* **What is being asked**:
Only the lines from the beginning of the data below through the line that contains "export SYNTH_SLANG_ARGS = --single-unit" should be repeated, exactly as written.

* **Entries supplied**:
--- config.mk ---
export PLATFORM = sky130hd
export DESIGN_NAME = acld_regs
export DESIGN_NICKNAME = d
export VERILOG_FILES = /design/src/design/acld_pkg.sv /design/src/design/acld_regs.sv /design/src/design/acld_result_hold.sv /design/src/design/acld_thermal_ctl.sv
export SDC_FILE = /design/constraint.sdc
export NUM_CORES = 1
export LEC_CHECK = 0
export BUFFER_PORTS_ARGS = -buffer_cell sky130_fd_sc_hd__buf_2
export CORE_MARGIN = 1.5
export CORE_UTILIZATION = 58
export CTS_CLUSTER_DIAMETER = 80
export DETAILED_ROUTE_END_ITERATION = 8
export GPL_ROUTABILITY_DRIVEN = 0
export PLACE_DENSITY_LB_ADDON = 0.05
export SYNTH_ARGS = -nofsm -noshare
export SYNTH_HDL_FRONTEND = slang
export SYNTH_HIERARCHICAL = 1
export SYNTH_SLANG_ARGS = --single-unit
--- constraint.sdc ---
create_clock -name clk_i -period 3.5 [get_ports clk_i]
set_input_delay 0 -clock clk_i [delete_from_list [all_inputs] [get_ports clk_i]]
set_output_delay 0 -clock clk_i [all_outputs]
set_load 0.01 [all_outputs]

* **Answer box**:
--- config.mk ---
export PLATFORM = sky130hd
export DESIGN_NAME = acld_regs
export DESIGN_NICKNAME = d
export VERILOG_FILES = /design/src/design/acld_pkg.sv /design/src/design/acld_regs.sv /design/src/design/acld_result_hold.sv /design/src/design/acld_thermal_ctl.sv
export SDC_FILE = /design/constraint.sdc
export NUM_CORES = 1
export LEC_CHECK = 0
export BUFFER_PORTS_ARGS = -buffer_cell sky130_fd_sc_hd__buf_2
export CORE_MARGIN = 1.5
export CORE_UTILIZATION = 58
export CTS_CLUSTER_DIAMETER = 80
export DETAILED_ROUTE_END_ITERATION = 8
export GPL_ROUTABILITY_DRIVEN = 0
export PLACE_DENSITY_LB_ADDON = 0.05
export SYNTH_ARGS = -nofsm -noshare
export SYNTH_HDL_FRONTEND = slang
export SYNTH_HIERARCHICAL = 1
export SYNTH_SLANG_ARGS = --single-unit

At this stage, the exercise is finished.